In a study conducted by researchers from Brown University, Massachusetts General Hospital and Stanford University, three quadriplegic patients agreed to take part in a clinical trial attempting to restore their ability to communicate digitally. These participants were implanted with a “baby aspirin-sized” device in the motor cortex that can detect signals of intended movement and translate these signals to keyboard and mouse input. This new technology, called BrainGate, is compatible with tablets out of the box.
The president of the initiative’s former parent company, Tim Surgenor, introduced the idea of BrainGate in 2003.
“The goal of this development program is to allow individuals to one day use their own arms and hands again. Limb movement developments are currently at the research stage,” the BrainGate website reads.
Then, the program was far from reaching that goal, with only preliminary studies having been conducted.
BrainGate researchers have, in the past, worked on prosthetic devices capable of accepting neural signals.
To perform this complex task, the BrainGate system is comprised of two devices: the first is a multi-electrode array with 100 electrodes capable of monitoring electrical activity in a given area of the brain (in this case, the motor cortex) and a translation mechanism that converts brain waves to electrical signals; the second is a decoder that uses those signals as input and allows control of external devices. Patients, after the initial surgery, practice moving a virtual arm in order to train the interpretation device in understanding which brain signals correspond to which movements.
Brown Associate Professor Dr. Leigh Hochberg spoke to Scientific American about the past prosthetic devices and how they could interpret what the user wanted to do. “The signals may have been disconnected from the (participant’s) limb, but they were still there,” Hochberg said.

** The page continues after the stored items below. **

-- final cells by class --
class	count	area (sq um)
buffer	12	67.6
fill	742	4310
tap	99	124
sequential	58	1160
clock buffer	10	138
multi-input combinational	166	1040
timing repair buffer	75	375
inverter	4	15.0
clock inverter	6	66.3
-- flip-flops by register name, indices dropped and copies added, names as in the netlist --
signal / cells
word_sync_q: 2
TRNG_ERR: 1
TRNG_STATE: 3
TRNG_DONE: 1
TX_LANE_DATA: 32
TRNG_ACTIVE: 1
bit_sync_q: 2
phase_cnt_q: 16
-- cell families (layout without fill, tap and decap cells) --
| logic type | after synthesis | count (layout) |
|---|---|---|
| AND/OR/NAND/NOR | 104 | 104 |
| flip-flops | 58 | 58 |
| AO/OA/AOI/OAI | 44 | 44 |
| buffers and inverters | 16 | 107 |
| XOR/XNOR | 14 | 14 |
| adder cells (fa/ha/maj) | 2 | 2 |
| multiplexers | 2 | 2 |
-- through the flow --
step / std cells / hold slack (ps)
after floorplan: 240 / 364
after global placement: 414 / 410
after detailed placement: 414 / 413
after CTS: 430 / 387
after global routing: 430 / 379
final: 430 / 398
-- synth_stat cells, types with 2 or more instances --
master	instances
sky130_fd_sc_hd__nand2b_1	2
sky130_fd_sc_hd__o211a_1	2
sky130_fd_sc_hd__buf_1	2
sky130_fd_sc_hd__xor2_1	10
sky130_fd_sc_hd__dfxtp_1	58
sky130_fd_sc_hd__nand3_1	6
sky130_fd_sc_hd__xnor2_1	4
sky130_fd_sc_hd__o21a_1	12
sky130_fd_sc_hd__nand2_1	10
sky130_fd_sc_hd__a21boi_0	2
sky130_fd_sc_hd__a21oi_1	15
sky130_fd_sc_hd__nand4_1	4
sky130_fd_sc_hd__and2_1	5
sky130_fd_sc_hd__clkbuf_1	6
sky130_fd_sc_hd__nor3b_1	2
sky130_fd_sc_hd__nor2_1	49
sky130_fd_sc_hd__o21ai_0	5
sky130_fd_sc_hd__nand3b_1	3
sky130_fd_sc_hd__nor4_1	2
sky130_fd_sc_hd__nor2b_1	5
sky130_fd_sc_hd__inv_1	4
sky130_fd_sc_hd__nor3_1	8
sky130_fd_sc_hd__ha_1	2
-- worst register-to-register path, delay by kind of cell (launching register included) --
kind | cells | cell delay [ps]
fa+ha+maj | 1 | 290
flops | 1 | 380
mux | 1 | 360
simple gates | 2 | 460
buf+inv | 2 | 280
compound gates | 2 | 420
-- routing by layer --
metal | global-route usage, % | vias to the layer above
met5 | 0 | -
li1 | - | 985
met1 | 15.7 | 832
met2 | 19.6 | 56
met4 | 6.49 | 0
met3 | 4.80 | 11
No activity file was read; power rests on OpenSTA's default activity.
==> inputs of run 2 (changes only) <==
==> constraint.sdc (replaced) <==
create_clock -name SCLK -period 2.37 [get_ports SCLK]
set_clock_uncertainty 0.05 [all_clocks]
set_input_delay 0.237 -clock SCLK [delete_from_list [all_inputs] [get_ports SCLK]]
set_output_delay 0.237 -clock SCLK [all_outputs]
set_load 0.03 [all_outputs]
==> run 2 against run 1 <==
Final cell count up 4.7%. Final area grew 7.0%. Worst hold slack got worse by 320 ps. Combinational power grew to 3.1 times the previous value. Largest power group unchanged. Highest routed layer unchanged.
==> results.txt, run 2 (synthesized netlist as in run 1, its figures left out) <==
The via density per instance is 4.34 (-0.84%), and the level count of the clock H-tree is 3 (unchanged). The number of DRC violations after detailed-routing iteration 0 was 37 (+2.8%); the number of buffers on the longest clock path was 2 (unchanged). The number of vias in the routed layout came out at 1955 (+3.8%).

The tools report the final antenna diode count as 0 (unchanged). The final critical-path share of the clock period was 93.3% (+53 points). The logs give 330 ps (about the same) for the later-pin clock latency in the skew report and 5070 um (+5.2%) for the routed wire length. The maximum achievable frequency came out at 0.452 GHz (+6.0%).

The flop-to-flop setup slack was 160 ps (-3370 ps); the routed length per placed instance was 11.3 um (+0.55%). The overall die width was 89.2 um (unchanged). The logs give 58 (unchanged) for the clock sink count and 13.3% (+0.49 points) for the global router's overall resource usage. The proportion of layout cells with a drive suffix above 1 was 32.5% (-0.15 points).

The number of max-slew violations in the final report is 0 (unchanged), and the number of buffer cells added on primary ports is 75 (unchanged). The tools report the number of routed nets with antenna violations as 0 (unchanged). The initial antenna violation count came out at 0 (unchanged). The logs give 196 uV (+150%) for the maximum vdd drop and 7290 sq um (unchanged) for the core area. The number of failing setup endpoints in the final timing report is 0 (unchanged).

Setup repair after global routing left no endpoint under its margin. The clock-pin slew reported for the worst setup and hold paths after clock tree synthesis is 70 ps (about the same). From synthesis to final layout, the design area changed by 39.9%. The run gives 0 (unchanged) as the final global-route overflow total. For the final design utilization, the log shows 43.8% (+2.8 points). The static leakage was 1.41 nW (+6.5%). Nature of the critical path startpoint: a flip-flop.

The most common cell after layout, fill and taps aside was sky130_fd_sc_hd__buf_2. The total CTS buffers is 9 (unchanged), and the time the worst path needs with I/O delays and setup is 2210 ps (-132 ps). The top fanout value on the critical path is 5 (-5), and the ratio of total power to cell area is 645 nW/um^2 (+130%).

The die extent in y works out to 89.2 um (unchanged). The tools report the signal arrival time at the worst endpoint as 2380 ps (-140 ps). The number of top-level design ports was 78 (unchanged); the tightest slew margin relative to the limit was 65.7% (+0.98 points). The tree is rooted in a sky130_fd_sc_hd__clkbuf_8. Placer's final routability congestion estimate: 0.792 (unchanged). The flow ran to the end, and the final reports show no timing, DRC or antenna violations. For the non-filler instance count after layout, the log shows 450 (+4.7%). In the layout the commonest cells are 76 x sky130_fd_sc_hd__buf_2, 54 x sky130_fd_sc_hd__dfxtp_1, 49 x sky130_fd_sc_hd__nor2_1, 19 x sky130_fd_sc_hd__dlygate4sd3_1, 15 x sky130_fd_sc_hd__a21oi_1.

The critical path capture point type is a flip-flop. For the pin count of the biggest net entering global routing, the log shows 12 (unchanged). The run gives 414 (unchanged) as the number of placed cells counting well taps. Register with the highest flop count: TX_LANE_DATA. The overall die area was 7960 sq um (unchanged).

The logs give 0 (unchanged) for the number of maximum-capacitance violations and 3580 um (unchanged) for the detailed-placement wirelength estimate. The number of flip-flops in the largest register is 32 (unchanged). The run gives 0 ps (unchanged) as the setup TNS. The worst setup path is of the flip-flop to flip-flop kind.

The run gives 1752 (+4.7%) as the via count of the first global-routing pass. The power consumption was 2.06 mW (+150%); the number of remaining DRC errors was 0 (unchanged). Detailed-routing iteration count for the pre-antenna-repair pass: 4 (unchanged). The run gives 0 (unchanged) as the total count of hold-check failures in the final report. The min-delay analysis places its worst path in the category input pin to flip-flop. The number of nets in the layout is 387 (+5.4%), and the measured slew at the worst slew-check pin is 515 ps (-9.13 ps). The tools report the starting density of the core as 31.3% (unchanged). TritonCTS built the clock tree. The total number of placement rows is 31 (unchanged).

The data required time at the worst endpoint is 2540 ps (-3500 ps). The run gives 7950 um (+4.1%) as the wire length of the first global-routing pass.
==> src/rtl/alu_seq.sv <==
`default_nettype none
// ============================================================================
// Module   : alu_seq
// Brief    : Clocked ALU with a {V,C,S,Z} status register. Logic, add/sub
//            and status ops complete in one cycle; shifts and rotates step
//            one bit per cycle, so latency is n+1 for an amount n >= 1.
// Revision : 1.0 - initial release
// ============================================================================
module alu_seq #(
    parameter int WIDTH = 20,
    parameter int SHW   = $clog2(WIDTH) + 1
) (
    input  logic             clk,
    input  logic             rst,
    input  logic             in_valid,
    output logic             in_ready,
    input  logic [3:0]       op,
    input  logic [WIDTH-1:0] a,
    input  logic [WIDTH-1:0] b,
    output logic             out_valid,
    output logic [WIDTH-1:0] result,
    output logic [3:0]       flags
);

    localparam logic [3:0] c_OP_NOT = 4'd0;
    localparam logic [3:0] c_OP_AND = 4'd1;
    localparam logic [3:0] c_OP_OR  = 4'd2;
    localparam logic [3:0] c_OP_XOR = 4'd3;
    localparam logic [3:0] c_OP_INC = 4'd8;
    localparam logic [3:0] c_OP_DEC = 4'd9;
    localparam logic [3:0] c_OP_ADD = 4'd10;
    localparam logic [3:0] c_OP_ADC = 4'd11;
    localparam logic [3:0] c_OP_SUB = 4'd12;
    localparam logic [3:0] c_OP_SBB = 4'd13;
    localparam logic [3:0] c_OP_CMP = 4'd14;
    localparam logic [3:0] c_OP_XSR = 4'd15;

    localparam logic [SHW-1:0]   c_W   = SHW'(WIDTH);
    localparam logic [WIDTH-1:0] c_ONE = {{(WIDTH-1){1'b0}}, 1'b1};

    typedef enum logic [1:0] {
        S_IDLE  = 2'd0,
        S_SHIFT = 2'd1,
        S_DONE  = 2'd2
    } state_t;

    state_t           state_q, state_d;
    logic [WIDTH-1:0] result_q, result_d;
    logic [3:0]       flags_q, flags_d;
    logic [WIDTH-1:0] work_q, work_d;
    logic [SHW-1:0]   cnt_q, cnt_d;
    logic [1:0]       kind_q, kind_d;

    logic             w_acc;
    logic             w_is_shift;
    logic [SHW-1:0]   w_n;
    logic [SHW-1:0]   w_amt;
    logic [WIDTH-1:0] w_ab, w_sb;
    logic             w_acin, w_scin;
    logic [WIDTH:0]   w_sum, w_dif;
    logic             w_add_v, w_sub_v;
    logic [WIDTH-1:0] w_res;
    logic             w_c, w_v;
    logic [3:0]       w_flg;
    logic [WIDTH-1:0] w_step;
    logic             w_out;

    assign in_ready  = (state_q != S_SHIFT);
    assign out_valid = (state_q == S_DONE);
    assign result    = result_q;
    assign flags     = flags_q;

    assign w_acc      = in_valid && in_ready;
    assign w_is_shift = (op[3:2] == 2'b01);
    assign w_n        = b[SHW-1:0];
    // Rotates (op[1]=1) wrap the amount; shifts saturate it at WIDTH.
    assign w_amt      = op[1] ? (w_n % c_W) : ((w_n > c_W) ? c_W : w_n);

    // One shared adder (ADD/ADC/INC) and one subtractor (SUB/SBB/CMP/DEC).
    assign w_ab    = (op == c_OP_INC) ? c_ONE : b;
    assign w_acin  = (op == c_OP_ADC) ? flags_q[2] : 1'b0;
    assign w_sb    = (op == c_OP_DEC) ? c_ONE : b;
    assign w_scin  = (op == c_OP_SBB) ? flags_q[2] : 1'b0;
    assign w_sum   = {1'b0, a} + {1'b0, w_ab} + {{WIDTH{1'b0}}, w_acin};
    assign w_dif   = {1'b0, a} - {1'b0, w_sb} - {{WIDTH{1'b0}}, w_scin};
    assign w_add_v = (a[WIDTH-1] == w_ab[WIDTH-1]) && (w_sum[WIDTH-1] != a[WIDTH-1]);
    assign w_sub_v = (a[WIDTH-1] != w_sb[WIDTH-1]) && (w_dif[WIDTH-1] != a[WIDTH-1]);

    // Result and flags of every op that finishes in the accept cycle.
    always_comb begin
        w_res = a;
        w_c   = 1'b0;
        w_v   = 1'b0;
        case (op)
            c_OP_NOT: w_res = ~a;
            c_OP_AND: w_res = a & b;
            c_OP_OR:  w_res = a | b;
            c_OP_XOR: w_res = a ^ b;
            c_OP_INC, c_OP_ADD, c_OP_ADC: begin
                w_res = w_sum[WIDTH-1:0];
                w_c   = w_sum[WIDTH];
                w_v   = w_add_v;
            end
            c_OP_DEC, c_OP_SUB, c_OP_SBB, c_OP_CMP: begin
                w_res = w_dif[WIDTH-1:0];
                w_c   = w_dif[WIDTH];
                w_v   = w_sub_v;
            end
            default: w_res = a;   // zero-amount shift/rotate and XSR pass a
        endcase
        if (op == c_OP_XSR) begin
            w_flg = flags_q ^ b[3:0];
        end else begin
            w_flg = {w_v, w_c, w_res[WIDTH-1], (w_res == '0)};
        end
    end

    // One-bit step of the working register; w_out is the bit leaving it.
    always_comb begin
        w_step = work_q;
        w_out  = 1'b0;
        case (kind_q)
            2'b00: begin w_step = {work_q[WIDTH-2:0], 1'b0};         w_out = work_q[WIDTH-1]; end
            2'b01: begin w_step = {1'b0, work_q[WIDTH-1:1]};         w_out = work_q[0];       end
            2'b10: begin w_step = {work_q[WIDTH-2:0], work_q[WIDTH-1]}; w_out = work_q[WIDTH-1]; end
            default: begin w_step = {work_q[0], work_q[WIDTH-1:1]};  w_out = work_q[0];       end
        endcase
    end

    // Next-state logic: accept in IDLE/DONE, step bits in SHIFT.
    always_comb begin
        state_d  = state_q;
        result_d = result_q;
        flags_d  = flags_q;
        work_d   = work_q;
        cnt_d    = cnt_q;
        kind_d   = kind_q;
        case (state_q)
            S_IDLE, S_DONE: begin
                state_d = S_IDLE;
                if (w_acc) begin
                    if (w_is_shift && (w_amt != '0)) begin
                        work_d  = a;
                        cnt_d   = w_amt;
                        kind_d  = op[1:0];
                        state_d = S_SHIFT;
                    end else begin
                        result_d = w_res;
                        flags_d  = w_flg;
                        state_d  = S_DONE;
                    end
                end
            end
            S_SHIFT: begin
                work_d = w_step;
                cnt_d  = cnt_q - 1'b1;
                if (cnt_q == SHW'(1)) begin
                    result_d = w_step;
                    flags_d  = {1'b0, w_out, w_step[WIDTH-1], (w_step == '0)};
                    state_d  = S_DONE;
                end
            end
            default: state_d = S_IDLE;
        endcase
    end

    // State registers with synchronous reset; reset abandons any shift.
    always_ff @(posedge clk) begin
        if (rst) begin
            state_q  <= S_IDLE;
            result_q <= '0;
            flags_q  <= '0;
            work_q   <= '0;
            cnt_q    <= '0;
            kind_q   <= '0;
        end else begin
            state_q  <= state_d;
            result_q <= result_d;
            flags_q  <= flags_d;
            work_q   <= work_d;
            cnt_q    <= cnt_d;
            kind_q   <= kind_d;
        end
    end

endmodule
`default_nettype wire

==> config.mk <==
export PLATFORM = sky130hd
export DESIGN_NAME = alu_seq
export DESIGN_NICKNAME = d
export VERILOG_FILES = /design/src/rtl/alu_seq.sv
export SDC_FILE = /design/constraint.sdc
export NUM_CORES = 1
export LEC_CHECK = 0
export ABC_AREA = 1
export CAP_MARGIN = 20
export CORE_ASPECT_RATIO = 1.2
export CORE_MARGIN = 2
export CORE_UTILIZATION = 51
export DETAILED_ROUTE_END_ITERATION = 12
export PLACE_DENSITY = 0.72
export SETUP_SLACK_MARGIN = 0.1
export SLEW_MARGIN = 20
export SYNTH_ARGS = -nofsm -noshare
export SYNTH_HDL_FRONTEND = slang
export SYNTH_SLANG_ARGS = --single-unit
==> constraint.sdc <==
create_clock -name clk -period 6.2 [get_ports clk]
set_input_delay 1.86 -clock clk [delete_from_list [all_inputs] [get_ports clk]]
set_output_delay 1.86 -clock clk [all_outputs]
set_load 0.02 [all_outputs]
==> out/qor.yml <==
yosys:
  synth.cells.most_frequent: "nand2_1, inv_1, nor2_1"
  synth.ff_latch_count: 54
  synth.yosys.seq_area_share: 0.141
  synth_edf_count: 0
  synthesis.area_per_instance_um2: 5.82
  post-synth-top-area-fraction: 0.179
  postSynth.topFlopCell: "dfxtp_1"
  netlist_instances: 1314
  ys_types: 48
  synth_top_cell_by_area: "nand2_1"
  synthArstFlopShare: 0
  post-synth-top-count-cell: "nand2_1"
  syn-cell-area_um2: 7650
  synth.top_cells.by_area: "nand2_1, ha_1, dfxtp_1"
  postSynthNetCount: 1464
  ys.warnings.count: 0
timing:
  period_share: 0.892
  rsz_0062_raised_after_global_routing: "false"
  worst_hold_slack_ns: 0.464
  timing.setup.tns_ns: 0
  skew_ns: 0.00958
  minimum_clock_period_ns: 5.53
  achievable-frequency_mhz: 181
  max_slew_margin: 0.396
  post-route-worst-setup-slack_ns: 0.671
  setup-violations-final: 0
  report.final.slew_viol_count: 0
  tightest_slew_ns: 0.904
  final-hold-violation-count: 0
worst_hold_path:
  hp-class: "reg2reg"
global_routing:
  use_met1: 0.423
  grtUsageMet3: 0.0215
  use_met2: 0.512
  antenna_found_initial: 0
  grt-ovfl-total: 0
  global_route.peak_usage_layer: "met2"
  grt.total_usage: 0.305
  grt_first_pass_wirelength_um: 39500
  first_global_vias: 7935
  largest_net_degree_at_the_start_of_global_routing: 43
drt:
  first_iter_violations: 776
  remaining_drc_errors: 0
  avgViaCountPerCell: 5.50
  routed_wire_per_std_cell_um: 15.5
  detail-route-antenna-nets: 0
  wirelength_um: 24200
  number_of_detailed_route_iterations_in_the_first_pass: 6
  vias: 8623
run:
  cap_violations: 0
pwr:
  p_sw_w: 0.000617
  vdd_drop_max_mv: 0.102
  power_density_normalized_to_cell_area_nw_per_um2: 165
  seq_power_share: 0.276
  comb_power_share: 0.522
  p_int_w: 0.000802
  leakage_nw: 4.27
  share_clk_of_total_power: 0.202
  netSwitchingFraction: 0.435
  report.power.total_w: 0.00142
worst_setup_path:
  largest_driver_fanout_on_the_critical_path: 5
  timing.critical_path.to_type: "flop"
  cp_data_required_time_ns: 6.43
  timing.setup.critical_path_class: "in2reg"
  crit_arrival_ns: 5.76
  setup.worst_path.start_class: "input port"
clocking:
  post_cts_buffers: 0
  cts-htree-levels: 2
  clk_lat_worst_skew_ns: 0.30
  ctsRootBufferMaster: "clkbuf_16"
  tritoncts: "built"
  cts_hold_buffers: 0
  sinks_on_the_clock_net: 54
  cts.clk_slew.worst_paths_ns: 0.07
  cts_buffer_depth: 2
  cts.repair.resized: 0
  cts_buffers: 5
floorplan:
  design.die.area_um2: 16000
  die_height_um: 138
  rows: 49
  top_level_ports: 73
  die-width_um: 116
  initial_core_utilization: 0.515
  total_core_area_um2: 14800
finish:
  finish.net_count: 1513
  final_cell_count_no_fill: 1568
  diodes: 0
  flow.area_growth_from_synthesis_pct: 12.6
  final_layout_size_suffix_gt1_frac: 0.0403
place:
  place.gp.congestion: 0.995
  dpl_worst_slack_ns: 0.380
  detailed_place_hpwl_um: 19800
  port_buffers: 72
  dpl.cell_count: 1560
outcome:
  status: "completed"
metrics by stage:
stage	instance area, um^2	utilization
final	8610	0.580
after global routing	8610	0.580
after CTS	8610	0.580
after detailed placement	8460	0.570
after global placement	8460	0.570
after floorplan	7650	-
metal layers:
metal  share of wire  routed length [um]
met3           0.062                1490
met5               0                   0
met1            0.44               10800
met4           0.025                 601
met2            0.47               11400
placed cells by master (no fill, tap or decap), types with 3 or more instances in the layout:
cell,n
o21ai_0,91
nand2_2,7
o21a_1,18
nand3_1,88
nor4_1,4
nand3b_1,18
inv_1,182
o22ai_1,5
nand4_1,13
clkdlybuf4s50_1,72
a211oi_1,5
ha_1,99
xor2_1,4
buf_4,8
nor3_1,12
a21oi_2,3
o211ai_1,3
fa_1,4
clkbuf_16,5
o221ai_1,4
a31oi_1,3
nor2_2,4
or2_2,7
o31ai_1,3
nand2_4,3
a21oi_1,95
nand2_1,365
inv_2,7
nor2_1,153
dfxtp_1,54
registers in the layout, indices dropped and copies added, names as in the netlist:
| signal | count |
|---|---|
| state_q | 2 |
| work_q | 20 |
| cnt_q | 6 |
| flags | 4 |
| kind_q | 2 |
| result | 20 |
logic make-up (layout without fill, tap and decap cells):
family,Yosys count,in the layout,synth area share
AO/OA/AOI/OAI,239,239,0.174
adder cells (fa/ha/maj),103,103,0.172
AND/OR/NAND/NOR,681,681,0.379
XOR/XNOR,6,6,0.00687
multiplexers,1,1,0.00131
flip-flops,54,54,0.141
buffers and inverters,230,280,0.125
layout make-up:
| cell class | count | area, um^2 |
|---|---|---|
| multi-input combinational | 1030 | 5620 |
| tap | 204 | 255 |
| clock inverter | 2 | 12.5 |
| timing repair buffer | 80 | 781 |
| clock buffer | 6 | 139 |
| fill | 1583 | 6230 |
| inverter | 192 | 726 |
| sequential | 54 | 1080 |
worst max-delay path, stage by stage:
cell             delay (ns)
clkdlybuf4s50_1        0.55
inv_1                  0.09
nor2_1                 0.20
nand2_2                0.12
nand2_1                0.10
fa_1                   0.44
ha_1                   0.19
inv_1                  0.05
nand2_1                0.11
fa_1                   0.43
inv_1                  0.07
nand2_1                0.04
nand2_1                0.05
nand2_1                0.11
or2_2                  0.30
nand3_1                0.07
nand2_1                0.07
nor2_1                 0.16
nand3_1                0.10
nor2_1                 0.15
nand3_1                0.09
nor2_1                 0.09
nand3_1                0.07
nand2_1                0.06
nand2_1                0.04
a21oi_1                0.14
path summary, 6_finish.rpt:
kind / cells after the start / slack, ns / start / endpoint
setup / recovery: 26 / 0.67 / op[3] / flags[0]
hold reg to reg: 2 / 0.46 / result[16] / result[16]
hold / removal: 2 / 0.46 / result[16] / result[16]
setup reg to reg: 23 / 2.48 / flags[2] / flags[0]
power groups by stage:
stage / combinational, W / sequential (W) / clock [W]
finish: 0.000740 / 0.000392 / 0.000287
CTS: 0.000731 / 0.000392 / 0.000288
detailed placement: 0.000728 / 0.000400 / 0
global route: 0.000834 / 0.000395 / 0.000303
floorplan: 0.000490 / 0.000419 / 0
global placement: 0.000721 / 0.000399 / 0
(Power assumes the default switching activity.)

While these devices would have once required physical wiring to a tablet, the new technology allows for fully wireless control, yet another groundbreaking step forward for this potentially-life-changing technology.
With the aid of the BrainGate system, the study participants were able to listen to streaming music, watch YouTube videos and write emails, typing up to 30 characters per minute. And it doesn’t appear as though this brain-computer interaction is frustrating or taxing.
One study participant remarked in an evaluation that he found it especially easy to use. “It felt more natural than the times I remember using a mouse,” he said according to a Brown article.
This study represented one of the first times that some of these patients found themselves able to communicate digitally, or as one patient did, play music on a digital keyboard.
And for patients with so-called “locked-in syndrome” who have lost the ability to speak, this new technology presents the incredibly meaningful possibility of regaining the ability to communicate with the outside world.